Value-based kidney care is gaining momentum in the healthcare industry. Just in the last month, Humana contracted with Interwell Health for kidney care and Signify Health released a new chronic kidney disease evaluation. A new partnership further highlights the rising importance of kidney care at a time when chronic kidney disease largely goes unnoticed.
Kidney care company Strive Health announced last week that it is collaborating with primary care company Oak Street Health to serve Medicare members with stage 4 chronic kidney disease and end-stage kidney disease. Denver-based Strive Health offers in-home and virtual support for chronic kidney disease, end-stage kidney disease, dialysis and kidney transplant. It works with over 600 nephrology providers and connects patients with a care team, including a nurse practitioner, registered nurse, case manager and care coordinator. Chicago-based Oak Street Health is a network of 160 primary care centers for people on Medicare. The company was recently acquired by CVS Health for $10.6 billion. CVS Health also participated in Strive Health’s $166 million Series C funding round.
The partnership will serve patients across the 21 states Oak Street Health has a footprint in. If an Oak Street Health patient has stage 4 chronic kidney disease or end-stage kidney disease, they’ll be referred to Strive Health for its services. Strive Health can also do direct outreach to Oak Street Health’s patients with kidney disease. The kidney care provider will support these patients in their homes and virtually.
“[Oak Street Health] has a big population of patients, but only a portion have chronic kidney disease and end-stage kidney disease,” said Will Stokes, co-founder and chief strategy officer of Strive Health, in an interview. “This is a very specialized population for them and really any primary care provider. It’s a small prevalence relatively, but really high cost and high complexity. So we’re brought in as a specialty care model for people with chronic kidney disease stage 4 and beyond.”
The two organizations are also able to collaborate on patients’ care by sharing notes on patients and making adjustments to their care plans, Stokes added.

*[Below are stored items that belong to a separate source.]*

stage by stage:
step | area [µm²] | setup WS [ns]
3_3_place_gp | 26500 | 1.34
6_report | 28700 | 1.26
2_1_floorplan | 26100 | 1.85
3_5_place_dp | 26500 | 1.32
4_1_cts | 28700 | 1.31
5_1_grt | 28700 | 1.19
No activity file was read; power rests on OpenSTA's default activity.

“We’re not replacing primary care, we’re not duplicating what Oak Street does,” he said. “We’re sort of plugging in, integrating with their practices and adding extra touch points and extra layers of support for these specific patients.”
The companies are engaged in a value-based care contract, in which Strive Health takes on the risk of Oak Street’s kidney disease patients. Strive gets paid by Oak Street based on the savings it creates for that population, such as from reducing hospitalizations.
“Strive is the right fit as we look to provide this additional comprehensive care to our late-stage [chronic kidney disease] and [end-stage kidney disease] patients that we serve at our centers,” said Drew Crenshaw, chief population health officer at Oak Street Health, in a statement. “We went through a robust search process and were impressed with Strive’s care model. The strong alignment with their clinical approach, as well as our geographic overlap made it a natural choice.”